> THE PROBLEM
When you spot the word "detailed" in a line of the data below, copy that line.

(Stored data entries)
※
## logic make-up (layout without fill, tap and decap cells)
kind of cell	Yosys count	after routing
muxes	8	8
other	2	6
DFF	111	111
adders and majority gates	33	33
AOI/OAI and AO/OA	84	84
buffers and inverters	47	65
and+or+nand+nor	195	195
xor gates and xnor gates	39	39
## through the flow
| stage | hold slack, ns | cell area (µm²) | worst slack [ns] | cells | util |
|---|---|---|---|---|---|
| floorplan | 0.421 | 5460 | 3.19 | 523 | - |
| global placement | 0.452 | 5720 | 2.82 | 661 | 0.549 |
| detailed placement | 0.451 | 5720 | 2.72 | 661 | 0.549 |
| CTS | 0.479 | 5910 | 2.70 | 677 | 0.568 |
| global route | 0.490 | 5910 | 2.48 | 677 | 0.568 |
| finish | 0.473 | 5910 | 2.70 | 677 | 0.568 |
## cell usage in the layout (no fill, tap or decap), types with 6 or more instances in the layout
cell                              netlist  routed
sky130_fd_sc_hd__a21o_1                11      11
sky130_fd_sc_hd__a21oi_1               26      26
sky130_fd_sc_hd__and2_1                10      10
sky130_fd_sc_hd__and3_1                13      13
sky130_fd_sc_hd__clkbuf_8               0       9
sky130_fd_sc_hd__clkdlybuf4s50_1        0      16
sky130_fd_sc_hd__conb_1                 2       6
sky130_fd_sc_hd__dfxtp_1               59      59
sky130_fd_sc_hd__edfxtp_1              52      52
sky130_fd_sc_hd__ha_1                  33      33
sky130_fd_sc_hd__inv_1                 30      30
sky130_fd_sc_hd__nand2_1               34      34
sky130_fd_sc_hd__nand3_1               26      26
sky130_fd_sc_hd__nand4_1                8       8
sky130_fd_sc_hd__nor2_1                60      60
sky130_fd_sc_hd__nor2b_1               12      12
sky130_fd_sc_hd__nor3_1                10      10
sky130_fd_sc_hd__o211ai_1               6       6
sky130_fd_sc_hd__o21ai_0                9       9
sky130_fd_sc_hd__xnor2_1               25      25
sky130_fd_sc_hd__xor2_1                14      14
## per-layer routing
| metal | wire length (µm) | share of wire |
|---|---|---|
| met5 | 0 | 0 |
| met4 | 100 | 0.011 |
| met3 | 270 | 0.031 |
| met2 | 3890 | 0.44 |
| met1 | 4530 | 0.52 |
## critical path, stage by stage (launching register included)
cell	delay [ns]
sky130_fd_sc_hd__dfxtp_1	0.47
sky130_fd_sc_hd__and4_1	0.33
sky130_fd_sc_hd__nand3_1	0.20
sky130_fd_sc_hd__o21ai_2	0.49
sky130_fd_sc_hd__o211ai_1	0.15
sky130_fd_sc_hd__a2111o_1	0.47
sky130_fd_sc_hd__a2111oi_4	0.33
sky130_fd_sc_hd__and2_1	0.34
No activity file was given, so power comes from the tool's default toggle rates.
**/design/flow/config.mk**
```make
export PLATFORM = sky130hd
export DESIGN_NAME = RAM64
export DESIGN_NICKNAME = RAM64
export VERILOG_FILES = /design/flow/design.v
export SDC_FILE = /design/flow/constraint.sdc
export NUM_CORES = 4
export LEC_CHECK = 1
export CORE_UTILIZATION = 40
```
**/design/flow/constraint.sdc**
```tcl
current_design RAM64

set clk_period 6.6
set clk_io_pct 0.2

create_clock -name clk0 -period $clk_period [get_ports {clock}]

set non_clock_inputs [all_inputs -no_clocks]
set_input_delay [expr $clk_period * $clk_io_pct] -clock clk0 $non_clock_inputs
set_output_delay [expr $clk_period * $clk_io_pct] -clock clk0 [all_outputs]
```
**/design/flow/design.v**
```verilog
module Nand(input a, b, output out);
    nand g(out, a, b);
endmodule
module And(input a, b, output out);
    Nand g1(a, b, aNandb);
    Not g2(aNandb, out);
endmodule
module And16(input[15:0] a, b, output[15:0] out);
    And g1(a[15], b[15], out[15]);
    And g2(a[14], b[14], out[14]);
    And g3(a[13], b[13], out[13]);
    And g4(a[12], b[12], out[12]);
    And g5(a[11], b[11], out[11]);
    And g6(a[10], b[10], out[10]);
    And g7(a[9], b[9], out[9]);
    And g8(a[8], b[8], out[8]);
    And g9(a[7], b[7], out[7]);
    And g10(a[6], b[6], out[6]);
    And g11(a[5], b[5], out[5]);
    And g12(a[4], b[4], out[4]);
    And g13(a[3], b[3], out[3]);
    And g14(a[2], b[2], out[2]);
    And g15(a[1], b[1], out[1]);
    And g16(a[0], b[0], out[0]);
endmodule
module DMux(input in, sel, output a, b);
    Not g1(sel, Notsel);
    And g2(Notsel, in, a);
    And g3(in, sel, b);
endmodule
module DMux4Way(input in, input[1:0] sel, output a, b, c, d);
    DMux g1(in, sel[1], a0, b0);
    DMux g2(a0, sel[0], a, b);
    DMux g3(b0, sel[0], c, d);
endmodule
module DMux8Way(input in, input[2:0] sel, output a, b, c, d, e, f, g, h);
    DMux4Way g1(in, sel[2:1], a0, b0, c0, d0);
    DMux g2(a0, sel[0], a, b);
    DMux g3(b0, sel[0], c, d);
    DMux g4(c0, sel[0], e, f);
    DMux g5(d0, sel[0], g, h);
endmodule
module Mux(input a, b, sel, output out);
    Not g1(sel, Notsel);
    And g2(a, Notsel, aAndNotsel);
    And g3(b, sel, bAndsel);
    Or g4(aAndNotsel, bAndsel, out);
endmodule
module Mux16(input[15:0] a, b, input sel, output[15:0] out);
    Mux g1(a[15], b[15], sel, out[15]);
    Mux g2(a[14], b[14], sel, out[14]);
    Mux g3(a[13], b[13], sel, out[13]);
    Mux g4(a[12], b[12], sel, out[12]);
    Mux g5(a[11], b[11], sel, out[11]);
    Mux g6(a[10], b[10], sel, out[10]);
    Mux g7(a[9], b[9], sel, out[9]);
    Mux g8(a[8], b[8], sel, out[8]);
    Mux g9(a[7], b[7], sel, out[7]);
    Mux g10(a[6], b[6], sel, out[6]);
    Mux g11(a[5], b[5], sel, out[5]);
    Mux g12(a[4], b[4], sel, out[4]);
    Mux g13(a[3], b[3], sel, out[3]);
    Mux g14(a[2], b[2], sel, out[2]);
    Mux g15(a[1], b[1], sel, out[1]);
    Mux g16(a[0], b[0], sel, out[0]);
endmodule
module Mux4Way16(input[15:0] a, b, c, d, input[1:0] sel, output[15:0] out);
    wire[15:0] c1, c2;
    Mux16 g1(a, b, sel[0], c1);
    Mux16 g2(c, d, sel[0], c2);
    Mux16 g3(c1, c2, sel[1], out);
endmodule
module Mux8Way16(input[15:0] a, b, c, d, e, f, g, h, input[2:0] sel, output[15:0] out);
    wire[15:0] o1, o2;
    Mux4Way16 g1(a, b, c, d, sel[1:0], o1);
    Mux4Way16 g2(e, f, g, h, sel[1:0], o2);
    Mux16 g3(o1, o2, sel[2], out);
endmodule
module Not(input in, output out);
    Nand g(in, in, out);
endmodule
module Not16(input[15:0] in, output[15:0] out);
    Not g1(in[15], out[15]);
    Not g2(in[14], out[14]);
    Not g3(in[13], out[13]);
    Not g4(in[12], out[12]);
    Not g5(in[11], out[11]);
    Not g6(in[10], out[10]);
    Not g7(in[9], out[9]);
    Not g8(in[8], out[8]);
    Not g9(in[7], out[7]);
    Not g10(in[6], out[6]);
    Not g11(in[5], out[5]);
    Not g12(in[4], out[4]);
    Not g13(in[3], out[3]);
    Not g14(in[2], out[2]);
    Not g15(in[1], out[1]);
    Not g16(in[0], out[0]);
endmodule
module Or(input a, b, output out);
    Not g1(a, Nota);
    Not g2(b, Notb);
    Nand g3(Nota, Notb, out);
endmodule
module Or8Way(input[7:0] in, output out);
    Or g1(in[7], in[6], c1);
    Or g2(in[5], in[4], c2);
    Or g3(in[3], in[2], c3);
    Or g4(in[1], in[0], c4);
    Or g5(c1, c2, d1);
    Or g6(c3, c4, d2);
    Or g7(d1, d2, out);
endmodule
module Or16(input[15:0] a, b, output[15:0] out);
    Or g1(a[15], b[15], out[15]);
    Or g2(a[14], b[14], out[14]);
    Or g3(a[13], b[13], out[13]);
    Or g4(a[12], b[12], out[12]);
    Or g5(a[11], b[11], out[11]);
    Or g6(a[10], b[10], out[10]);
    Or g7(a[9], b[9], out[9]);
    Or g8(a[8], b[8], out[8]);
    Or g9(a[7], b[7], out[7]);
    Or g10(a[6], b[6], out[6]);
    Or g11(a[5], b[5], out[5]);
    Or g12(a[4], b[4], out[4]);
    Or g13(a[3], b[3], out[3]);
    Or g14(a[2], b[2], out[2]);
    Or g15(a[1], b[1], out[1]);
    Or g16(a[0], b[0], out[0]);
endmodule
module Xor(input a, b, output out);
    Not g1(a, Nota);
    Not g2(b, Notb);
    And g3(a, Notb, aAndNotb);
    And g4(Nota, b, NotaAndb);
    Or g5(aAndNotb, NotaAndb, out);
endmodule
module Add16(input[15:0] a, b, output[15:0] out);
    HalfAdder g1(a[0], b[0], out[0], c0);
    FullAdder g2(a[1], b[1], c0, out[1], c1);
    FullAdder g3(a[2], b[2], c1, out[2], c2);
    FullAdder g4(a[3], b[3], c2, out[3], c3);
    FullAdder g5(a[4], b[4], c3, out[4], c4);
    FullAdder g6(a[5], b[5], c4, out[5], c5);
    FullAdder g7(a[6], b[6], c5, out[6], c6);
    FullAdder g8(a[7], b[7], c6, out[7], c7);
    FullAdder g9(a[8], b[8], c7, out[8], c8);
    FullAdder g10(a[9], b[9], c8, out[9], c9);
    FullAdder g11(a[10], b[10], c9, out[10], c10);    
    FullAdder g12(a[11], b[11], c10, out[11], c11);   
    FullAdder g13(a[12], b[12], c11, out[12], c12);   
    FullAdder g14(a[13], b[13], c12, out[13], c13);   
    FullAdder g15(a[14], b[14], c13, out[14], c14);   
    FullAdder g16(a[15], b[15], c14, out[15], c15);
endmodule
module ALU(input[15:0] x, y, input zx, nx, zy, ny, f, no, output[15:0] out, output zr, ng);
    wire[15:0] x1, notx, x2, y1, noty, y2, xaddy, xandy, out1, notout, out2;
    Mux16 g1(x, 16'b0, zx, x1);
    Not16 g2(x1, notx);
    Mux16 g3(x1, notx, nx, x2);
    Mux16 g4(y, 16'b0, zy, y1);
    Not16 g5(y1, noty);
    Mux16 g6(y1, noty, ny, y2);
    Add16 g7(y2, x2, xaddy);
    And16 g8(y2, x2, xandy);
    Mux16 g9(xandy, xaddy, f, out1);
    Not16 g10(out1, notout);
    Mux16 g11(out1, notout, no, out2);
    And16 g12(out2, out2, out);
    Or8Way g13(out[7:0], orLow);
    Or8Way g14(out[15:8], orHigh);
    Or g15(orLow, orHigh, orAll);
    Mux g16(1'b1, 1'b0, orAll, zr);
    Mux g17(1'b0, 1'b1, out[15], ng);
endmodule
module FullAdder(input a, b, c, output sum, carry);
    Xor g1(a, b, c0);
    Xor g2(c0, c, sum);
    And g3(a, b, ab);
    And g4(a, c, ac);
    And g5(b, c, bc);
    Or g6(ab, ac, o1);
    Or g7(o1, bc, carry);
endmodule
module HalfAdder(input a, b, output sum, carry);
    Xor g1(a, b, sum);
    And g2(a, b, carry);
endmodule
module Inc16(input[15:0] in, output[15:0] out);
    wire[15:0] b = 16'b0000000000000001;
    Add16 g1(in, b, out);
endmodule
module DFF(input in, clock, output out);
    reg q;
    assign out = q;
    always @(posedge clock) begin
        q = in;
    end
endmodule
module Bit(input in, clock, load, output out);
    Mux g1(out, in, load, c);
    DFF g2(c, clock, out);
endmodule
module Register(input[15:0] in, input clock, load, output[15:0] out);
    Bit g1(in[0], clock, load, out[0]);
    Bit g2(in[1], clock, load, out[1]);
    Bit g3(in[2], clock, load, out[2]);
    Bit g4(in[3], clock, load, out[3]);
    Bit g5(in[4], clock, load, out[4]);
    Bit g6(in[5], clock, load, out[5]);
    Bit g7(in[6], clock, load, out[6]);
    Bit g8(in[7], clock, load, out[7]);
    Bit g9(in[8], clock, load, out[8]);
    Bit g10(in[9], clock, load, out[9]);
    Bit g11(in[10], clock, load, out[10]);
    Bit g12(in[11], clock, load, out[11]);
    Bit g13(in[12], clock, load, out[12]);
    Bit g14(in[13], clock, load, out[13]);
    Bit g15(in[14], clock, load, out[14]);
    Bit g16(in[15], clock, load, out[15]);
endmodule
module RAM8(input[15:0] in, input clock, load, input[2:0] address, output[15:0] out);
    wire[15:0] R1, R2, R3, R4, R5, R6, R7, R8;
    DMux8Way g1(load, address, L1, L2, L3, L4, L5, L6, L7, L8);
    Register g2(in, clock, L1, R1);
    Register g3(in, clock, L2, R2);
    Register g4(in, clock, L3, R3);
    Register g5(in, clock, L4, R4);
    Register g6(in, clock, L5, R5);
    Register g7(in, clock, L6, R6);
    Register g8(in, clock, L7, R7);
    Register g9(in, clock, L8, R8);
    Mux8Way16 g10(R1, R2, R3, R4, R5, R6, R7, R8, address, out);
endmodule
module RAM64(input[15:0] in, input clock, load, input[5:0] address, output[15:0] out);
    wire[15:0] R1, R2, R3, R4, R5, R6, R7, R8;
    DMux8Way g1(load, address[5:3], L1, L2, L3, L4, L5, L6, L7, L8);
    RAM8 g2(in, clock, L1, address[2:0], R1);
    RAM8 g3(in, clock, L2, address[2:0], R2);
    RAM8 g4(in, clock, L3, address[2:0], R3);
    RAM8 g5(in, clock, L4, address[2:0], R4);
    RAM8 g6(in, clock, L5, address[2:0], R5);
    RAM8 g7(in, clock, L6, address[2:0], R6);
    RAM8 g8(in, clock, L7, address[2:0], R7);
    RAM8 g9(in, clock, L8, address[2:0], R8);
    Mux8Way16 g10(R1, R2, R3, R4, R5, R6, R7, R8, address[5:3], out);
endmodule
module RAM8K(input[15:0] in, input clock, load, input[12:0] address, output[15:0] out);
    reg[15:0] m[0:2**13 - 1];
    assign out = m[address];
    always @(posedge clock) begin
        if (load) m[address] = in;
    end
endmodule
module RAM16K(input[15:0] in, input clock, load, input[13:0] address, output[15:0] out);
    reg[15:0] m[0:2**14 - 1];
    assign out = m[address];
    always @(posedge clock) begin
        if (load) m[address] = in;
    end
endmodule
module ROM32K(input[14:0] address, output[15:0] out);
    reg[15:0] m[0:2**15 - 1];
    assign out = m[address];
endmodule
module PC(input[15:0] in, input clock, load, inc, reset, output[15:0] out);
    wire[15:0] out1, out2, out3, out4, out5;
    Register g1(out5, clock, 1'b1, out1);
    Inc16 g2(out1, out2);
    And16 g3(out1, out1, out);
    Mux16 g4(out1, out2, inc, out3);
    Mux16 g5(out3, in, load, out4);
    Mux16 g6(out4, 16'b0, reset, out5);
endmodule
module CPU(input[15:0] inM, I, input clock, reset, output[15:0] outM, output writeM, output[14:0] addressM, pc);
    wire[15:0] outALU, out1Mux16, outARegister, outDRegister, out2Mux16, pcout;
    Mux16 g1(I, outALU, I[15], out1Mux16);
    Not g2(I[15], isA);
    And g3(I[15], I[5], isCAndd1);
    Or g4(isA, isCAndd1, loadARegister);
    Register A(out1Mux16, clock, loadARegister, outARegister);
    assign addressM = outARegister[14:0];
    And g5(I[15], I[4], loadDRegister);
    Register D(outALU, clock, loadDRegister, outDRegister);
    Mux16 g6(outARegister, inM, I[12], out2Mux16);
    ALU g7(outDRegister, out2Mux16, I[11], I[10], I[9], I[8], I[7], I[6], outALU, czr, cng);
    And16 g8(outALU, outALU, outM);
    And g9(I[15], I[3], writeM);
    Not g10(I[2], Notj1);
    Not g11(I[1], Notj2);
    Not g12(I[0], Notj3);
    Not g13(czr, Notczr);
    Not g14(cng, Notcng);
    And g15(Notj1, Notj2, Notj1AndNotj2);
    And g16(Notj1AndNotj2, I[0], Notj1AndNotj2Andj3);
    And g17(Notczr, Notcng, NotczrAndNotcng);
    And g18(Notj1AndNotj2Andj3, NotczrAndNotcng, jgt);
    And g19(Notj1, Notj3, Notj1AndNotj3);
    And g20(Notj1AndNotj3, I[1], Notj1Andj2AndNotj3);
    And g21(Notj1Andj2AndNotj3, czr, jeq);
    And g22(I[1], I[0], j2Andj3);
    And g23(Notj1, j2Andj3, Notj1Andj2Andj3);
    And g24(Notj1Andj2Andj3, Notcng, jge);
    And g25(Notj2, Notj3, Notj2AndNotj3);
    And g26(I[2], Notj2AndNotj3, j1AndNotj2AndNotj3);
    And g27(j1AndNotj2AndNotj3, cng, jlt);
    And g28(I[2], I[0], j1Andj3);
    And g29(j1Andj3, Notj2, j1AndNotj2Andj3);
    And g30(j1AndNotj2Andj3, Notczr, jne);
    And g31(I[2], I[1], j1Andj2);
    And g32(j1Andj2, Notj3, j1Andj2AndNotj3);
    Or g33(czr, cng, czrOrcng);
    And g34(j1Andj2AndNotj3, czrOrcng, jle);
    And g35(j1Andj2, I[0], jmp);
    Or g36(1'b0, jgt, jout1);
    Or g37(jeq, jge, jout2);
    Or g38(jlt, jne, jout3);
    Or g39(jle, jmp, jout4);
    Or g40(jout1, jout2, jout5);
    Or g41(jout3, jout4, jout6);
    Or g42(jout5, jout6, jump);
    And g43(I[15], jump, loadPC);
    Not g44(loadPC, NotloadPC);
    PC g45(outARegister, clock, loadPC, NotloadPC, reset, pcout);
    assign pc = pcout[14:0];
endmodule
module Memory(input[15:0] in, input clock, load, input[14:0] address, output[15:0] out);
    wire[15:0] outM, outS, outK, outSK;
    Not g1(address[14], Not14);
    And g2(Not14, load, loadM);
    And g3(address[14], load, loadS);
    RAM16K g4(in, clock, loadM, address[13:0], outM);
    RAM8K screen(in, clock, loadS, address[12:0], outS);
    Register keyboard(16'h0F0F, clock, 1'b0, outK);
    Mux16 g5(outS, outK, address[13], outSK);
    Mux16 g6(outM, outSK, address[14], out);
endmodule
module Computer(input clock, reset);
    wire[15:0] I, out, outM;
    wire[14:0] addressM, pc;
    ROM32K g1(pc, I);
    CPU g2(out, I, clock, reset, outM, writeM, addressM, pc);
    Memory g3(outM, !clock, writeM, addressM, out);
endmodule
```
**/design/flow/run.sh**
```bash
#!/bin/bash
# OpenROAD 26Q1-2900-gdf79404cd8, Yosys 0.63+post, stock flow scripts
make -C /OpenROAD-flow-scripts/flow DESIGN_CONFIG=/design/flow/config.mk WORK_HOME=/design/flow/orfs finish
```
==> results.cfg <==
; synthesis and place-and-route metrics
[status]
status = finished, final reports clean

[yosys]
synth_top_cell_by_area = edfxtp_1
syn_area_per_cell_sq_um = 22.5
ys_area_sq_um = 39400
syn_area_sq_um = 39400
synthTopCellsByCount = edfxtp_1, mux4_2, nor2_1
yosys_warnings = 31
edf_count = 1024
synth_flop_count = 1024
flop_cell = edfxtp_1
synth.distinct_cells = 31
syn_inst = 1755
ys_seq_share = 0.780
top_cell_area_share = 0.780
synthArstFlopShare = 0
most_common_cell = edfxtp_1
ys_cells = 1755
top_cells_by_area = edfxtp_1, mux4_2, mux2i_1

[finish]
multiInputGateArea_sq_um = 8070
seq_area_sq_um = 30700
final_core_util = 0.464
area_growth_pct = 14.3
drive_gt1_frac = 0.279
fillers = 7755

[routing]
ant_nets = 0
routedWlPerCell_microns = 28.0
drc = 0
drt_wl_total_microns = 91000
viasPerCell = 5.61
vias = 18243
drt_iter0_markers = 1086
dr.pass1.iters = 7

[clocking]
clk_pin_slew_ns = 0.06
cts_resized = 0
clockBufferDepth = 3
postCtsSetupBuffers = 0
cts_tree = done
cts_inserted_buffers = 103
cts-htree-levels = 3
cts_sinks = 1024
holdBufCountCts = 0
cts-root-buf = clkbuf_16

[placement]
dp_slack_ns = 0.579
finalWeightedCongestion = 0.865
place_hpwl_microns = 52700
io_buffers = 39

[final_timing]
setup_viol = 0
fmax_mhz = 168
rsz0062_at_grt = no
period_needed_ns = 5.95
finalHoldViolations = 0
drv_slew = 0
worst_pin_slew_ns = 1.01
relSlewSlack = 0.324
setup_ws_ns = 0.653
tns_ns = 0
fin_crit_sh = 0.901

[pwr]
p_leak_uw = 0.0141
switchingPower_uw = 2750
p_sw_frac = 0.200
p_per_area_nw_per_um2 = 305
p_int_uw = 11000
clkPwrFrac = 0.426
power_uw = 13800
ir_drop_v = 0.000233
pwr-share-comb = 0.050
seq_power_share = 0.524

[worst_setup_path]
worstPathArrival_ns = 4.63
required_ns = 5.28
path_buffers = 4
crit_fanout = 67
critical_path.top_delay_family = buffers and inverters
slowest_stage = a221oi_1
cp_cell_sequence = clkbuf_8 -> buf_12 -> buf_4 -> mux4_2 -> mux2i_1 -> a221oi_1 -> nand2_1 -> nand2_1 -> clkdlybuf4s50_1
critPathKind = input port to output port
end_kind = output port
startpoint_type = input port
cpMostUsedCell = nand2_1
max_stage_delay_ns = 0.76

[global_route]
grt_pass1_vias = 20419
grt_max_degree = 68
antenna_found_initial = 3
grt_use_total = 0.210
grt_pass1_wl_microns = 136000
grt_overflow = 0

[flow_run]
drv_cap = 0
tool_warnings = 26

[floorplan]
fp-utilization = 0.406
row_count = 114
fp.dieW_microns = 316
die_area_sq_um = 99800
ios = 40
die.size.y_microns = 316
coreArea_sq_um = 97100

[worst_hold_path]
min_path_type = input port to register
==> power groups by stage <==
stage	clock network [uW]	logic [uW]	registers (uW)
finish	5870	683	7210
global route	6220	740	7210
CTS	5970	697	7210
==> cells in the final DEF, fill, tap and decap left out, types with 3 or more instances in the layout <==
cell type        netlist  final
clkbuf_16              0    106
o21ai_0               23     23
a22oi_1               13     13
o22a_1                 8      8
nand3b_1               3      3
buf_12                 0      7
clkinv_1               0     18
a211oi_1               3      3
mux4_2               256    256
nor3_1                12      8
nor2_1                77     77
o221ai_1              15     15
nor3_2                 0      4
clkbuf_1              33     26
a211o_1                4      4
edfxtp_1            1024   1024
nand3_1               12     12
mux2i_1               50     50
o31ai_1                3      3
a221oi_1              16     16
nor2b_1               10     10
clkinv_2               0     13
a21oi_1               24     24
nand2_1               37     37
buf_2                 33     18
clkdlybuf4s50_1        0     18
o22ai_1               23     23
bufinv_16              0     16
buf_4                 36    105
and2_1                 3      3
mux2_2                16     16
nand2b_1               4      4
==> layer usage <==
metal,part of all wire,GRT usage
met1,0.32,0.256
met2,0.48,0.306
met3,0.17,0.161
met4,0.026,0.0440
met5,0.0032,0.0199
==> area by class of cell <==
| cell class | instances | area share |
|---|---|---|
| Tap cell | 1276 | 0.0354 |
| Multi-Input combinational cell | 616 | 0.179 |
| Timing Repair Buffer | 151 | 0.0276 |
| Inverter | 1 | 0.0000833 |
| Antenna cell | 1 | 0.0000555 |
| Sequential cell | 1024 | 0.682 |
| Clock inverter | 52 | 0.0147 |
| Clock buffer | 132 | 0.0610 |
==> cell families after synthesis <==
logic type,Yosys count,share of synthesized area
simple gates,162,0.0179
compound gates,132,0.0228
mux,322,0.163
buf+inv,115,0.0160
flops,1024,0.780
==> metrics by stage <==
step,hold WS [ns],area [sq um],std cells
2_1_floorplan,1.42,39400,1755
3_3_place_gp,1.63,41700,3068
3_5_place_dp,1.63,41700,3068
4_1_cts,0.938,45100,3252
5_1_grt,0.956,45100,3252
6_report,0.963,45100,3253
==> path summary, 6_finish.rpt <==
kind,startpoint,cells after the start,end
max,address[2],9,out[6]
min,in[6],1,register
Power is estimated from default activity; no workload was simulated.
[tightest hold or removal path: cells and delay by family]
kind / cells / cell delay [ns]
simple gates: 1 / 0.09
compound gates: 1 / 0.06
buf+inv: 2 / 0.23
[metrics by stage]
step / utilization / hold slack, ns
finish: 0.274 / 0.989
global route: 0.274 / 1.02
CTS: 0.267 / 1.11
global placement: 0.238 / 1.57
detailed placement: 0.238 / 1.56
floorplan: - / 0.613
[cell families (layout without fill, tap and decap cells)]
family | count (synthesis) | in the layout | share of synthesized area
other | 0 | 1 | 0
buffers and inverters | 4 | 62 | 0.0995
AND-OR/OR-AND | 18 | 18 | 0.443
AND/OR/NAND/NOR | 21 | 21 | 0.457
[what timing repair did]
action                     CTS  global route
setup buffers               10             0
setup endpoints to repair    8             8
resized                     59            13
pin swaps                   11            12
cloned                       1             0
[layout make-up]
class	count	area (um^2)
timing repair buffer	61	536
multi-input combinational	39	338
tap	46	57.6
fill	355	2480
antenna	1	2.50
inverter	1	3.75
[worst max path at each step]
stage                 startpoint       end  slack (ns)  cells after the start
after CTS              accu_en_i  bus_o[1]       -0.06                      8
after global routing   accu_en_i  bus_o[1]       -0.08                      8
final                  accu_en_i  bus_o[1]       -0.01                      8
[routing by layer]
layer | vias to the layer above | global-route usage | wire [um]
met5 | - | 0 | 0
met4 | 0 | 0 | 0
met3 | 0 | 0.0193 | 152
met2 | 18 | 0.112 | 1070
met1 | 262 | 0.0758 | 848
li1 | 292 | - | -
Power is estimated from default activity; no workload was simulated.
※
> EXERCISE RESULT
| detailed placement | 0.451 | 5720 | 2.72 | 661 | 0.549 |
detailed placement: 0.238 / 1.56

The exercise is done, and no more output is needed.